13.09.16
Optimism for improving pharmacy eProcurement
Source: NHE Sep/Oct 16
Despite timescales being tight and potentially a “little too optimistic”, the fact that the Hospital Pharmacy Transformation Programme (HPTP) has come under the remit of NHS Improvement (NHSI) means “something will happen”, NHE has been told.
A Department of Health (DH) spokesperson who has been involved with the project said that because there is a top-level commitment, with funding now in place for Scan4Safety and HPTP, the impact and change is now “tangible”.
“HPTP all sits within NHSI,” she told NHE. “The fact that it has a home and is recognised means – for want of a better phrase – it is a ‘force to be reckoned with’. It means it won’t be taken lightly and won’t be dismissed.
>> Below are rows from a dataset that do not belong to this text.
File: src/rtl/lfs_chip_timer.sv
module lfs_chip_timer #(
   parameter int LO_DIV = 256,
   parameter int HI_DIV = 128
) (
   input  logic clk,
   input  logic rst_n,
   input  logic en,
   input  logic fast,
   output logic tick
);
   localparam int CW = (LO_DIV > 1) ? $clog2(LO_DIV) : 1;

   logic [CW-1:0] cnt_q;
   logic [CW-1:0] lim;

   assign lim  = fast ? CW'(HI_DIV - 1) : CW'(LO_DIV - 1);
   assign tick = en && (cnt_q >= lim);

   always_ff @(posedge clk or negedge rst_n) begin
      if (!rst_n)          cnt_q <= '0;
      else if (!en || tick) cnt_q <= '0;
      else                 cnt_q <= cnt_q + 1'b1;
   end
endmodule

File: src/rtl/lfs_buf_pair.sv
module lfs_buf_pair #(
   parameter int W  = 56,
   parameter int IW = $clog2(W)
) (
   input  logic          clk,
   input  logic          rst_n,
   input  logic [1:0]    wr,
   input  logic [W-1:0]  wdata,
   input  logic          lock,
   input  logic          lock_sel,
   input  logic          rel,
   input  logic          rel_sel,
   input  logic          rd_sel,
   input  logic [IW-1:0] rd_idx,
   output logic          rd_bit,
   output logic [1:0]    full
);
   logic [W-1:0] mem_q [2];

   for (genvar i = 0; i < 2; i++) begin : g_slot
      logic blocked;
      assign blocked = lock && (lock_sel == 1'(i));

      always_ff @(posedge clk or negedge rst_n) begin
         if (!rst_n) begin
            mem_q[i] <= '0;
            full[i]  <= 1'b0;
         end else if (wr[i] && !blocked) begin
            mem_q[i] <= wdata;
            full[i]  <= 1'b1;
         end else if (rel && (rel_sel == 1'(i))) begin
            full[i]  <= 1'b0;
         end
      end
   end

   assign rd_bit = mem_q[rd_sel][rd_idx];
endmodule

File: src/rtl/lfs_bit_window.sv
module lfs_bit_window #(
   parameter int W = 10
) (
   input  logic [W-1:0] pos,
   input  logic [W-1:0] lo,
   input  logic [W-1:0] len,
   output logic         hit
);
   logic [W-1:0] off;
   assign off = pos - lo;
   assign hit = (len != '0) && (pos >= lo) && (off < len);
endmodule

File: src/rtl/lfs_chan_drive.sv
module lfs_chan_drive
   import lfs_pkg::*;
(
   input  logic [1:0] mode,
   input  logic       active,
   input  logic       g2_hit,
   input  logic       dst_hit,
   output logic [1:0] drv,
   output logic [1:0] gain
);
   always_comb begin
      drv  = DRV_LS_ON;
      gain = GSEL_NONE;
      if (active) begin
         unique case (drv_e'(mode))
            DRV_D180, DRV_D0: begin
               drv  = mode;
               gain = g2_hit ? GSEL_G2 : GSEL_G1;
            end
            DRV_DESTROY: begin
               if (dst_hit) begin
                  drv  = DRV_DESTROY;
                  gain = GSEL_DST;
               end
            end
            default: ;
         endcase
      end
   end
endmodule
==> config.mk <==
export PLATFORM = sky130hd
export DESIGN_NAME = bitfile_parser
export DESIGN_NICKNAME = d
export VERILOG_FILES = /design/src/rtl/bitfile_pkg.sv /design/src/rtl/bitfile_dp.sv /design/src/rtl/bitfile_ctrl.sv /design/src/rtl/bitfile_parser.sv
export SDC_FILE = /design/constraint.sdc
export NUM_CORES = 1
export LEC_CHECK = 0
export ABC_AREA = 1
export BUFFER_PORTS_ARGS = -buffer_cell sky130_fd_sc_hd__buf_4
export CAP_MARGIN = 10
export CORE_ASPECT_RATIO = 0.9
export CORE_MARGIN = 2
export CORE_UTILIZATION = 53
export CTS_CLUSTER_SIZE = 24
export DETAILED_ROUTE_END_ITERATION = 8
export GPL_TIMING_DRIVEN = 0
export PLACE_DENSITY = 0.81
export REMOVE_ABC_BUFFERS = 1
export SLEW_MARGIN = 10
export SYNTH_ARGS = -nofsm -noshare
export SYNTH_HDL_FRONTEND = slang
export SYNTH_HIERARCHICAL = 1
export SYNTH_SLANG_ARGS = --single-unit
==> constraint.sdc <==
create_clock -name clk -period 2.6 [get_ports clk]
set_input_delay 0.26 -clock clk [delete_from_list [all_inputs] [get_ports clk]]
set_output_delay 0.26 -clock clk [all_outputs]
set_load 0.01 [all_outputs]
==> src/rtl/bitfile_pkg.sv <==
package bitfile_pkg;

  localparam int PRE_LEN = 13;
  localparam int PRE_IDX_W = $clog2(PRE_LEN);

  typedef enum logic [2:0] {
    ERR_NONE     = 3'd0,
    ERR_PREAMBLE = 3'd1,
    ERR_BADTYPE  = 3'd2,
    ERR_OVERSIZE = 3'd3,
    ERR_TRUNC    = 3'd4
  } errCode_e;

  typedef enum logic [2:0] {
    ST_PRE, ST_TYPE, ST_LEN, ST_PAY, ST_DONE, ST_FAIL
  } parseState_e;

  // strobes from control to datapath
  typedef struct packed {
    logic preStep;    // advance signature index
    logic typeLoad;   // latch tag, arm length field
    logic lenStep;    // shift one length byte in
    logic payLoad;    // length complete: arm payload counter, latch length
    logic payStep;    // one payload byte consumed
    logic metaClose;  // last metadata byte: record terminator test
  } dpCtrl_t;

  // status from datapath to control
  typedef struct packed {
    logic preMatch;
    logic preEnd;
    logic typeOk;
    logic lenEnd;
    logic lenBig;
    logic lenZero;
    logic remOne;
    logic curBits;
  } dpStat_t;

  function automatic logic [7:0] preByte(input logic [PRE_IDX_W-1:0] idx);
    logic [7:0] b;
    if (idx == 0 || idx == 10 || idx == 11) b = 8'h00;
    else if (idx == 1)                      b = 8'h09;
    else if (idx == 12)                     b = 8'h01;
    else if (idx[0] == 1'b0)                b = 8'h0F;
    else                                    b = 8'hF0;
    return b;
  endfunction

endpackage

==> src/rtl/bitfile_dp.sv <==
module bitfile_dp
  import bitfile_pkg::*;
#(
  parameter int          META_CNT     = 4,
  parameter int          META_LEN_MAX = 255,
  parameter int          BIT_LEN_W    = 32,
  parameter logic [7:0]  TAG_BASE     = 8'h61
) (
  input  logic                                       clk,
  input  logic                                       rstN,
  input  logic [7:0]                                 inData,
  input  dpCtrl_t                                    ctl,
  output dpStat_t                                    stat,
  output logic                                       firstFlag,
  output logic [META_CNT-1:0]                        metaValid,
  output logic [META_CNT*$clog2(META_LEN_MAX+1)-1:0] metaLenFlat,
  output logic [BIT_LEN_W-1:0]                       bitLen
);
  localparam int         META_LEN_W = $clog2(META_LEN_MAX + 1);
  localparam logic [7:0] BIT_TAG    = 8'(TAG_BASE + META_CNT);
  localparam int         LEN_BYTES  = BIT_LEN_W / 8;
  localparam int         LCNT_W     = $clog2(LEN_BYTES + 1);

  logic [PRE_IDX_W-1:0] preIdx;
  logic [7:0]           typeReg;
  logic [BIT_LEN_W-1:0] lenAcc;
  logic [LCNT_W-1:0]    lenCnt;
  logic [BIT_LEN_W-1:0] remain;
  logic [BIT_LEN_W-1:0] newLen;

  assign newLen = {lenAcc[BIT_LEN_W-9:0], inData};

  always_ff @(posedge clk) begin
    if (!rstN) begin
      preIdx    <= '0;
      typeReg   <= '0;
      lenAcc    <= '0;
      lenCnt    <= '0;
      remain    <= '0;
      firstFlag <= 1'b0;
      bitLen    <= '0;
    end else begin
      if (ctl.preStep) preIdx <= preIdx + 1'b1;
      if (ctl.typeLoad) begin
        typeReg <= inData;
        lenAcc  <= '0;
        lenCnt  <= (inData == BIT_TAG) ? LCNT_W'(LEN_BYTES) : LCNT_W'(2);
      end
      if (ctl.lenStep) begin
        lenAcc <= newLen;
        lenCnt <= lenCnt - 1'b1;
      end
      if (ctl.payLoad) begin
        remain    <= newLen;
        firstFlag <= 1'b1;
        if (typeReg == BIT_TAG) bitLen <= newLen;
      end
      if (ctl.payStep) begin
        remain    <= remain - 1'b1;
        firstFlag <= 1'b0;
      end
    end
  end

  // one length/valid slot per metadata tag
  for (genvar g = 0; g < META_CNT; g++) begin : g_meta
    localparam logic [7:0] SLOT_TAG = 8'(TAG_BASE + g);
    logic [META_LEN_W-1:0] slotLen;
    always_ff @(posedge clk) begin
      if (!rstN) begin
        slotLen      <= '0;
        metaValid[g] <= 1'b0;
      end else if (typeReg == SLOT_TAG) begin
        if (ctl.payLoad) begin
          slotLen      <= newLen[META_LEN_W-1:0];
          metaValid[g] <= 1'b0;
        end else if (ctl.metaClose) begin
          metaValid[g] <= (inData == 8'h00);
        end
      end
    end
    assign metaLenFlat[g*META_LEN_W +: META_LEN_W] = slotLen;
  end

  always_comb begin
    stat.preMatch = (inData == preByte(preIdx));
    stat.preEnd   = (preIdx == PRE_IDX_W'(PRE_LEN - 1));
    stat.typeOk   = (inData >= TAG_BASE) && (inData <= BIT_TAG);
    stat.lenEnd   = (lenCnt == LCNT_W'(1));
    stat.curBits  = (typeReg == BIT_TAG);
    stat.lenBig   = !stat.curBits && (newLen > BIT_LEN_W'(META_LEN_MAX));
    stat.lenZero  = (newLen == '0);
    stat.remOne   = (remain == BIT_LEN_W'(1));
  end

endmodule

==> src/rtl/bitfile_ctrl.sv <==
module bitfile_ctrl
  import bitfile_pkg::*;
(
  input  logic    clk,
  input  logic    rstN,
  input  logic    inValid,
  input  logic    inLast,
  input  logic    outReady,
  input  dpStat_t stat,
  output dpCtrl_t ctl,
  output logic    inReady,
  output logic    outValid,
  output logic    done,
  output logic [2:0] errCode
);
  parseState_e st, nextSt;
  errCode_e    errReg, nextErr;
  logic        accept;

  always_comb begin
    inReady  = (st == ST_PAY && stat.curBits) ? outReady : 1'b1;
    outValid = (st == ST_PAY) && stat.curBits && inValid;
  end
  assign accept = inValid && inReady;

  always_comb begin
    ctl     = '0;
    nextSt  = st;
    nextErr = errReg;
    if (accept) begin
      unique case (st)
        ST_PRE: begin
          if (!stat.preMatch) begin
            nextSt = ST_FAIL; nextErr = ERR_PREAMBLE;
          end else begin
            ctl.preStep = 1'b1;
            if (stat.preEnd)  nextSt = inLast ? ST_DONE : ST_TYPE;
            else if (inLast) begin nextSt = ST_FAIL; nextErr = ERR_TRUNC; end
          end
        end
        ST_TYPE: begin
          if (!stat.typeOk) begin
            nextSt = ST_FAIL; nextErr = ERR_BADTYPE;
          end else begin
            ctl.typeLoad = 1'b1;
            if (inLast) begin nextSt = ST_FAIL; nextErr = ERR_TRUNC; end
            else nextSt = ST_LEN;
          end
        end
        ST_LEN: begin
          ctl.lenStep = 1'b1;
          if (stat.lenEnd) begin
            if (stat.lenBig) begin
              nextSt = ST_FAIL; nextErr = ERR_OVERSIZE;
            end else begin
              ctl.payLoad = 1'b1;
              if (stat.lenZero)  nextSt = inLast ? ST_DONE : ST_TYPE;
              else if (inLast) begin nextSt = ST_FAIL; nextErr = ERR_TRUNC; end
              else nextSt = ST_PAY;
            end
          end else if (inLast) begin
            nextSt = ST_FAIL; nextErr = ERR_TRUNC;
          end
        end
        ST_PAY: begin
          ctl.payStep = 1'b1;
          if (stat.remOne) begin
            ctl.metaClose = !stat.curBits;
            nextSt = inLast ? ST_DONE : ST_TYPE;
          end else if (inLast) begin
            nextSt = ST_FAIL; nextErr = ERR_TRUNC;
          end
        end
        default: ;
      endcase
    end
  end

  always_ff @(posedge clk) begin
    if (!rstN) begin
      st     <= ST_PRE;
      errReg <= ERR_NONE;
    end else begin
      st     <= nextSt;
      errReg <= nextErr;
    end
  end

  assign done    = (st == ST_DONE);
  assign errCode = errReg;

endmodule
It is very interesting and exciting; I can see things moving already.”
Earlier this year, in Lord Carter’s efficiency review of acute trusts he recommended that trusts should, through HPTP, develop plans by April 2017 to ensure hospital pharmacies achieve their benchmarks such as increasing pharmacist prescribers, e-prescribing and administration. He also called for accurate cost-coding of medicines and consolidating stock-holding by April 2020, in agreement with NHSI and NHS England, so that their pharmacists and clinical pharmacy technicians spend more time on patient-facing medicines optimisation activities.
Currently, there is a timescale of June 2017 for implementation of NHS dm+d, and we were told that there is “a lot of work going on to get that in place to help ensure that is a possibility”.
NHE was told that during October and November there will be a series of roadshows across England with speakers from each of the disciplines within the eProcurement projects, including pharmacy, to provide a single message to trusts. Details of the events are now starting to be circulated.
With regards to the Scan4Safety demonstrator sites, said the DH spokesperson, they are working “as one”. “Certainly within pharmacy and other disciplines they are saying: ‘These are what we need for Carter and HPTP, this is the request we are putting through to you [the suppliers]’,” she said, adding it is “unfortunate” that it has taken so long for the idea of a single set of benchmarking data to take hold.
Asked how confident she was about progressing pharmacy eProcurement, she said: “The fact that we have these roadshows will help tremendously; the fact we have the money in place will give it a boost; and, I think, realistically, we have a fighting chance of getting something done which we didn’t have before because these things weren’t in place.
“I’m an optimist but I’m also a pragmatist. You have to prove that it is worth doing, and I think that is what Carter has done and the money which is behind Carter from Treasury – and the money that is there for Scan4Safety – makes it achievable. The expectation is there, so the delivery has to be there. Once you have made that sort of commitment you can only move forward.”